Brief » Below is a block of records. Copy every line in it that contains the word "writes".

Stored data:
----
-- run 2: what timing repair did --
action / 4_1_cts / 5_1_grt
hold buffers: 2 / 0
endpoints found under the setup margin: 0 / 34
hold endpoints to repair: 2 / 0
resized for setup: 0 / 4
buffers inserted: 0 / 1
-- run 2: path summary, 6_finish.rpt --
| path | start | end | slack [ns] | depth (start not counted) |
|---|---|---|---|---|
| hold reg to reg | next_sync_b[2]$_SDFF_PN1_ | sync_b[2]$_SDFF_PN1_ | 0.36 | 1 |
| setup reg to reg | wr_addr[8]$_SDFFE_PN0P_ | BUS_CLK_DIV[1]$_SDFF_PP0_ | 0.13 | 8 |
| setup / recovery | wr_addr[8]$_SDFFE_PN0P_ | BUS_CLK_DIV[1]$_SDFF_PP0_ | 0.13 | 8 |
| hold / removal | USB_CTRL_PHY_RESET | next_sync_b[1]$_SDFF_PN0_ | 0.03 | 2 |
`src/rtl/smcc_pkg.sv`:
```
// Overview of operation
// - Six modes: FAST, SLOW, SLEEP, three idles.
// - FAST runs fast clock divided 1 to 64.
// - Select 000-110 divide fast by 2^n; 111 slow.
// - SLOW mode runs system clock from slow oscillator.
// - Halt with keeps 00 enters SLEEP.
// - Halt with keeps 01 enters idle slow only.
// - Halt with keeps 11 enters idle both on.
// - Halt with keeps 10 enters idle fast only.
// - In SLOW fast oscillator follows its enable bit, or runs while a switch to a fast source is pending.
// - Bit 1 keeps fast oscillator during halt.
// - Bit 0 keeps slow oscillator during halt.
// - Unimplemented register bits read as zero.
// - Clock switch completes after four system ticks.
// - Enabling fast oscillator clears, then sets stable.
// - Fast enable bit 0, resets to one.
// - FAST mode keeps every clock running.
// - Switch to SLOW waits for slow oscillator ready.
package smcc_pkg;
  // ----------------------------------------------------------------
  // Register map and fields
  // ----------------------------------------------------------------
  localparam logic [7:0] OFF_SEL = 8'h00;
  localparam logic [7:0] OFF_FOSC = 8'h04;
  localparam logic [7:0] OFF_STAT = 8'h08;
  localparam int CKS_LSB = 5;
  localparam int KEEP_FAST_BIT = 1;
  localparam int KEEP_SLOW_BIT = 0;
  localparam int FOSC_EN_BIT = 0;
  localparam int FOSC_STB_BIT = 1;
  localparam int STAT_SEL_LSB = 8;
  localparam int STAT_PEND_BIT = 12;
  localparam logic [2:0] CKS_RST = 3'h0;
  localparam logic [2:0] CKS_SLOW = 3'h7;
  localparam logic KEEP_RST = 1'b0;
  localparam logic FOSC_EN_RST = 1'b1;
  // ----------------------------------------------------------------
  // Timing
  // ----------------------------------------------------------------
  localparam int CLK_HZ = 10_000_000;
  localparam logic [2:0] SW_SYS_TICKS = 3'h4;
  localparam int FAST_STAB_NS = 20_000;
  localparam int FAST_STAB_CYC = (FAST_STAB_NS * (CLK_HZ / 1_000_000) + 999) / 1000;
  localparam int SLOW_DIV = 312;
  // ----------------------------------------------------------------
  // Operating modes
  // ----------------------------------------------------------------
  typedef enum logic [5:0] {
    MD_FAST = 6'h01,
    MD_SLOW = 6'h02,
    MD_SLEEP = 6'h04,
    MD_IDLE_SLOW_ONLY = 6'h08,
    MD_IDLE_BOTH_ON = 6'h10,
    MD_IDLE_FAST_ONLY = 6'h20
  } smcc_mode_t;
endpackage

```
`src/rtl/smcc_clk_div.sv`:
```
`timescale 1ns/1ns
`default_nettype none
// ------------------------------------------------------------------
// Enable divider: one tick every limit+1 enabled cycles
// ------------------------------------------------------------------
module smcc_clk_div #(
  parameter int W = 9
) (
  input wire logic pclk,
  input wire logic presetn,
  input wire logic en,
  input wire logic [W-1:0] limit,
  output logic tick
);
  logic [W-1:0] cnt;
  logic [W-1:0] next_cnt;
  logic next_tick;

  // Counter freezes while its oscillator is stopped, so no tick leaks out.
  always_comb begin
    next_cnt = cnt;
    next_tick = 1'b0;
    if (en) begin
      if (cnt >= limit) begin
        next_cnt = '0;
        next_tick = 1'b1;
      end else begin
        next_cnt = cnt + 1'b1;
      end
    end
  end

  // Registers only.
  always_ff @(posedge pclk or negedge presetn) begin
    if (!presetn) begin
      cnt <= '0;
      tick <= 1'b0;
    end else begin
      cnt <= next_cnt;
      tick <= next_tick;
    end
  end
endmodule
`default_nettype wire

```
`src/rtl/smcc_stab_tmr.sv`:
```
`timescale 1ns/1ns
`default_nettype none
// ------------------------------------------------------------------
// Oscillator start-up timer
// ------------------------------------------------------------------
module smcc_stab_tmr #(
  parameter int CYC = 200
) (
  input wire logic pclk,
  input wire logic presetn,
  input wire logic osc_on,
  output logic stable
);
  logic [15:0] cnt;
  logic [15:0] next_cnt;
  logic next_stable;

  // A stopped oscillator drops the flag at once and restarts the count.
  always_comb begin
    next_cnt = cnt;
    next_stable = stable;
    if (!osc_on) begin
      next_cnt = '0;
      next_stable = 1'b0;
    end else if (cnt < 16'(CYC)) begin
      next_cnt = cnt + 16'h0001;
    end else begin
      next_stable = 1'b1;
    end
  end

  // Registers only.
  always_ff @(posedge pclk or negedge presetn) begin
    if (!presetn) begin
      cnt <= '0;
      stable <= 1'b0;
    end else begin
      cnt <= next_cnt;
      stable <= next_stable;
    end
  end
endmodule
`default_nettype wire

```
`src/rtl/smcc_top.sv`:
```
// Design decisions made here: the APB register port and the register addresses.
`timescale 1ns/1ns
`default_nettype none
module smcc_top #(
  parameter int SLOW_DIV = smcc_pkg::SLOW_DIV,
  parameter int FAST_STAB_CYC = smcc_pkg::FAST_STAB_CYC
) (
  input wire logic pclk,
  input wire logic presetn,
  input wire logic psel,
  input wire logic penable,
  input wire logic pwrite,
  input wire logic [7:0] paddr,
  input wire logic [31:0] pwdata,
  output logic [31:0] prdata,
  output logic pready,
  output logic pslverr,
  input wire logic cpu_halt,
  input wire logic wake_req,
  input wire logic watchdog_on,
  input wire logic slow_osc_ready_pin,
  output logic fast_osc_on,
  output logic fast_clk_run,
  output logic slow_clk_run,
  output logic slow_osc_run,
  output logic cpu_run,
  output logic sys_clk_en,
  output logic [5:0] mode_out
);
  // ----------------------------------------------------------------
  // Declarations
  // ----------------------------------------------------------------
  logic [2:0] cks, next_cks;
  logic keep_f, next_keep_f, keep_s, next_keep_s;
  logic fosc_en, next_fosc_en;
  logic [31:0] next_prdata;
  smcc_pkg::smcc_mode_t mode, next_mode;
  logic [2:0] act_sel, next_act, tgt, next_tgt, sw_cnt, next_sw;
  logic pend, next_pend;
  logic next_fosc_on, next_sclk, next_sosc, next_cpu;
  logic slow_rdy_m, slow_rdy;
  logic fast_tick, slow_tick, fosc_stable, src_tick, sys_gate;
  logic act_slow, tgt_ready, wr_any, wr_sel, wr_fosc;
  logic [8:0] fast_limit;

  function automatic logic hit(input logic [7:0] a, input logic [7:0] off);
    hit = (a == off);
  endfunction

  // ----------------------------------------------------------------
  // APB slave
  // ----------------------------------------------------------------
  // Zero wait states; unmapped addresses answer with an error.
  assign pready = 1'b1;
  assign pslverr = psel && penable &&
    !(hit(paddr, smcc_pkg::OFF_SEL) || hit(paddr, smcc_pkg::OFF_FOSC) ||
      hit(paddr, smcc_pkg::OFF_STAT));
  assign wr_any = psel && penable && pwrite;
  assign wr_sel = wr_any && hit(paddr, smcc_pkg::OFF_SEL);
  assign wr_fosc = wr_any && hit(paddr, smcc_pkg::OFF_FOSC);

  // Register writes in the access phase; read data latched in the setup phase.
  always_comb begin
    next_cks = cks;
    next_keep_f = keep_f;
    next_keep_s = keep_s;
    next_fosc_en = fosc_en;
    next_prdata = prdata;
    if (wr_sel) begin
      next_cks = pwdata[smcc_pkg::CKS_LSB +: 3];
      next_keep_f = pwdata[smcc_pkg::KEEP_FAST_BIT];
      next_keep_s = pwdata[smcc_pkg::KEEP_SLOW_BIT];
    end
    if (wr_fosc) begin
      next_fosc_en = pwdata[smcc_pkg::FOSC_EN_BIT];
    end
    if (psel && !penable) begin
      next_prdata = 32'h0000_0000;
      if (hit(paddr, smcc_pkg::OFF_SEL)) begin
        next_prdata[smcc_pkg::CKS_LSB +: 3] = cks;
        next_prdata[smcc_pkg::KEEP_FAST_BIT] = keep_f;
        next_prdata[smcc_pkg::KEEP_SLOW_BIT] = keep_s;
      end else if (hit(paddr, smcc_pkg::OFF_FOSC)) begin
        next_prdata[smcc_pkg::FOSC_EN_BIT] = fosc_en;
        next_prdata[smcc_pkg::FOSC_STB_BIT] = fosc_stable;
      end else if (hit(paddr, smcc_pkg::OFF_STAT)) begin
        next_prdata[5:0] = mode;
        next_prdata[smcc_pkg::STAT_SEL_LSB +: 3] = act_sel;
        next_prdata[smcc_pkg::STAT_PEND_BIT] = pend;
      end
    end
  end

  // Register file storage.
  always_ff @(posedge pclk or negedge presetn) begin
    if (!presetn) begin
      cks <= smcc_pkg::CKS_RST;
      keep_f <= smcc_pkg::KEEP_RST;
      keep_s <= smcc_pkg::KEEP_RST;
      fosc_en <= smcc_pkg::FOSC_EN_RST;
      prdata <= 32'h0000_0000;
    end else begin
      cks <= next_cks;
      keep_f <= next_keep_f;
      keep_s <= next_keep_s;
      fosc_en <= next_fosc_en;
      prdata <= next_prdata;
    end
  end

  // ----------------------------------------------------------------
  // Oscillator models and system clock enable
  // ----------------------------------------------------------------
  // The ready pin is asynchronous, so it passes two flops first.
  always_ff @(posedge pclk or negedge presetn) begin
    if (!presetn) begin
      slow_rdy_m <= 1'b0;
      slow_rdy <= 1'b0;
    end else begin
      slow_rdy_m <= slow_osc_ready_pin;
      slow_rdy <= slow_rdy_m;
    end
  end

  assign act_slow = (act_sel == smcc_pkg::CKS_SLOW);
  // Divide by 2^sel; pclk stands in for the fast oscillator.
  assign fast_limit = act_slow ? 9'h000 : 9'((9'h001 << act_sel) - 9'h001);
  assign fast_clk_run = fast_osc_on && fosc_stable;

  smcc_clk_div #(.W(9)) u_fast_div (
    .pclk(pclk),
    .presetn(presetn),
    .en(fast_clk_run),
    .limit(fast_limit),
    .tick(fast_tick)
  );

  smcc_clk_div #(.W(9)) u_slow_div (
    .pclk(pclk),
    .presetn(presetn),
    .en(slow_osc_run && slow_rdy),
    .limit(9'(SLOW_DIV - 1)),
    .tick(slow_tick)
  );

  smcc_stab_tmr #(.CYC(FAST_STAB_CYC)) u_fast_stab (
    .pclk(pclk),
    .presetn(presetn),
    .osc_on(fast_osc_on),
    .stable(fosc_stable)
  );

  // The system clock only ticks while its own source is kept alive.
  always_comb begin
    sys_gate = 1'b0;
    unique case (mode)
      smcc_pkg::MD_FAST, smcc_pkg::MD_SLOW: sys_gate = 1'b1;
      smcc_pkg::MD_IDLE_BOTH_ON: sys_gate = 1'b1;
      smcc_pkg::MD_IDLE_SLOW_ONLY: sys_gate = act_slow;
      smcc_pkg::MD_IDLE_FAST_ONLY: sys_gate = !act_slow;
      smcc_pkg::MD_SLEEP: sys_gate = 1'b0;
    endcase
  end
  assign src_tick = act_slow ? slow_tick : fast_tick;
  assign sys_clk_en = src_tick && sys_gate;

  // ----------------------------------------------------------------
  // Clock source switching
  // ----------------------------------------------------------------
  // A slow target is ready on its next edge, which needs its oscillator
  // ready; a fast target is ready once its oscillator is on and settled.
  assign tgt_ready = (tgt == smcc_pkg::CKS_SLOW) ? slow_tick : fast_clk_run;

  // Four current system ticks, then alignment to the target source.
  always_comb begin
    next_act = act_sel;
    next_tgt = tgt;
    next_pend = pend;
    next_sw = sw_cnt;
    if (wr_sel) begin
      next_tgt = pwdata[smcc_pkg::CKS_LSB +: 3];
      next_pend = (pwdata[smcc_pkg::CKS_LSB +: 3] != act_sel);
      next_sw = 3'h0;
    end else if (pend) begin
      if (sw_cnt < smcc_pkg::SW_SYS_TICKS) begin
        if (sys_clk_en) begin
          next_sw = sw_cnt + 3'h1;
        end
      end else if (tgt_ready) begin
        next_act = tgt;
        next_pend = 1'b0;
      end
    end
  end

  // Switch state registers.
  always_ff @(posedge pclk or negedge presetn) begin
    if (!presetn) begin
      act_sel <= smcc_pkg::CKS_RST;
      tgt <= smcc_pkg::CKS_RST;
      pend <= 1'b0;
      sw_cnt <= 3'h0;
    end else begin
      act_sel <= next_act;
      tgt <= next_tgt;
      pend <= next_pend;
      sw_cnt <= next_sw;
    end
  end

  // ----------------------------------------------------------------
  // Operating mode machine
  // ----------------------------------------------------------------
  // Low-power entry needs halt; select writes only move FAST/SLOW.
  always_comb begin
    next_mode = mode;
    unique case (mode)
      smcc_pkg::MD_FAST, smcc_pkg::MD_SLOW: begin
        if (cpu_halt) begin
          unique case ({keep_f, keep_s})
            2'b00: next_mode = smcc_pkg::MD_SLEEP;
            2'b01: next_mode = smcc_pkg::MD_IDLE_SLOW_ONLY;
            2'b11: next_mode = smcc_pkg::MD_IDLE_BOTH_ON;
            2'b10: next_mode = smcc_pkg::MD_IDLE_FAST_ONLY;
          endcase
        end else begin
          next_mode = (next_act == smcc_pkg::CKS_SLOW) ?
            smcc_pkg::MD_SLOW : smcc_pkg::MD_FAST;
        end
      end
      smcc_pkg::MD_SLEEP, smcc_pkg::MD_IDLE_SLOW_ONLY,
      smcc_pkg::MD_IDLE_BOTH_ON, smcc_pkg::MD_IDLE_FAST_ONLY: begin
        if (wake_req) begin
          next_mode = act_slow ? smcc_pkg::MD_SLOW : smcc_pkg::MD_FAST;
        end
      end
    endcase
  end

  // Oscillator and clock gates follow the next mode so they line up
  // with the mode register.
  always_comb begin
    next_fosc_on = 1'b0;
    next_sclk = 1'b0;
    next_sosc = 1'b1;
    next_cpu = 1'b0;
    unique case (next_mode)
      smcc_pkg::MD_FAST: begin
        next_fosc_on = 1'b1;
        next_sclk = 1'b1;
        next_cpu = 1'b1;
      end
      smcc_pkg::MD_SLOW: begin
        // A pending return to a fast source must start the oscillator.
        next_fosc_on = next_fosc_en ||
          (next_pend && next_tgt != smcc_pkg::CKS_SLOW);
        next_sclk = 1'b1;
        next_cpu = 1'b1;
      end
      smcc_pkg::MD_IDLE_SLOW_ONLY: next_sclk = 1'b1;
      smcc_pkg::MD_IDLE_BOTH_ON: begin
        next_fosc_on = 1'b1;
        next_sclk = 1'b1;
      end
      smcc_pkg::MD_IDLE_FAST_ONLY: next_fosc_on = 1'b1;
      smcc_pkg::MD_SLEEP: next_sosc = watchdog_on;
    endcase
  end

  // Mode and gate registers; power-on starts in FAST, undivided.
  always_ff @(posedge pclk or negedge presetn) begin
    if (!presetn) begin
      mode <= smcc_pkg::MD_FAST;
      fast_osc_on <= 1'b1;
      slow_clk_run <= 1'b1;
      slow_osc_run <= 1'b1;
      cpu_run <= 1'b1;
    end else begin
      mode <= next_mode;
      fast_osc_on <= next_fosc_on;
      slow_clk_run <= next_sclk;
      slow_osc_run <= next_sosc;
      cpu_run <= next_cpu;
    end
  end
  assign mode_out = mode;

  // ----------------------------------------------------------------
  // Checks
  // ----------------------------------------------------------------
  a_halt_sleep: assert property (@(posedge pclk) disable iff (!presetn)
    cpu_run && cpu_halt && !keep_f && !keep_s |=> mode == smcc_pkg::MD_SLEEP && !cpu_run)
    else $error("halt with no keep bits did not sleep");
  a_halt_idle_slow: assert property (@(posedge pclk) disable iff (!presetn)
    cpu_run && cpu_halt && !keep_f && keep_s |=>
    mode == smcc_pkg::MD_IDLE_SLOW_ONLY && !fast_osc_on && slow_clk_run)
    else $error("idle slow only entry wrong");
  a_halt_idle_both: assert property (@(posedge pclk) disable iff (!presetn)
    cpu_run && cpu_halt && keep_f && keep_s |=>
    mode == smcc_pkg::MD_IDLE_BOTH_ON && fast_osc_on && slow_clk_run)
    else $error("idle both on entry wrong");
  a_halt_idle_fast: assert property (@(posedge pclk) disable iff (!presetn)
    cpu_run && cpu_halt && keep_f && !keep_s |=>
    mode == smcc_pkg::MD_IDLE_FAST_ONLY && fast_osc_on && !slow_clk_run)
    else $error("idle fast only entry wrong");
  a_sleep_gates: assert property (@(posedge pclk) disable iff (!presetn)
    mode == smcc_pkg::MD_SLEEP |->
    !sys_clk_en && !slow_clk_run && slow_osc_run == $past(watchdog_on))
    else $error("sleep gating wrong");
  a_idle_sysclk: assert property (@(posedge pclk) disable iff (!presetn)
    (mode == smcc_pkg::MD_IDLE_SLOW_ONLY && !act_slow) ||
    (mode == smcc_pkg::MD_IDLE_FAST_ONLY && act_slow) |-> !sys_clk_en)
    else $error("system clock ran from a stopped source");
  a_fast_all_on: assert property (@(posedge pclk) disable iff (!presetn)
    mode == smcc_pkg::MD_FAST |-> fast_osc_on && slow_clk_run && slow_osc_run && cpu_run)
    else $error("clock stopped in FAST mode");
  a_slow_fosc: assert property (@(posedge pclk) disable iff (!presetn)
    mode == smcc_pkg::MD_SLOW && !pend && !$past(pend) |-> fast_osc_on == fosc_en)
    else $error("fast oscillator ignores enable in SLOW");
  a_switch_wait: assert property (@(posedge pclk) disable iff (!presetn)
    act_sel != $past(act_sel) |-> $past(sw_cnt) == smcc_pkg::SW_SYS_TICKS)
    else $error("clock switched before four system ticks");
  a_stable_clear: assert property (@(posedge pclk) disable iff (!presetn)
    $rose(fast_osc_on) |=> !fosc_stable [*2])
    else $error("stable flag not cleared on enable");
  a_no_lp_write: assert property (@(posedge pclk) disable iff (!presetn)
    cpu_run && !cpu_halt |=> cpu_run)
    else $error("low power entered without halt");
  a_rsvd_zero: assert property (@(posedge pclk) disable iff (!presetn)
    psel && penable && !pwrite && hit(paddr, smcc_pkg::OFF_FOSC) |->
    prdata[31:2] == 30'h0000_0000)
    else $error("unimplemented bits read nonzero");
endmodule
`default_nettype wire

```
--- config.mk ---
export PLATFORM = sky130hd
export DESIGN_NAME = liss_sequencer
export DESIGN_NICKNAME = d
export VERILOG_FILES = /design/src/rtl/liss_sequencer.v
export VERILOG_INCLUDE_DIRS = /design/src /design/src/inc
export SDC_FILE = /design/constraint.sdc
export NUM_CORES = 1
export LEC_CHECK = 0
export BUFFER_PORTS_ARGS = -buffer_cell sky130_fd_sc_hd__buf_2
export CORE_ASPECT_RATIO = 0.9
export CORE_MARGIN = 5
export CORE_UTILIZATION = 47
export DETAILED_ROUTE_END_ITERATION = 8
export PLACE_DENSITY = 0.67
export SLEW_MARGIN = 20
export SYNTH_ARGS = -nofsm -noshare
export SYNTH_HDL_FRONTEND = slang
export SYNTH_SLANG_ARGS = --single-unit
--- constraint.sdc ---
create_clock -name CLK_SYS_I -period 10.2 [get_ports CLK_SYS_I]
set_input_delay 1.02 -clock CLK_SYS_I [delete_from_list [all_inputs] [get_ports CLK_SYS_I]]
set_output_delay 1.02 -clock CLK_SYS_I [all_outputs]
set_load 0.05 [all_outputs]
----
Task result »
  // Register writes in the access phase; read data latched in the setup phase.
  // Low-power entry needs halt; select writes only move FAST/SLOW.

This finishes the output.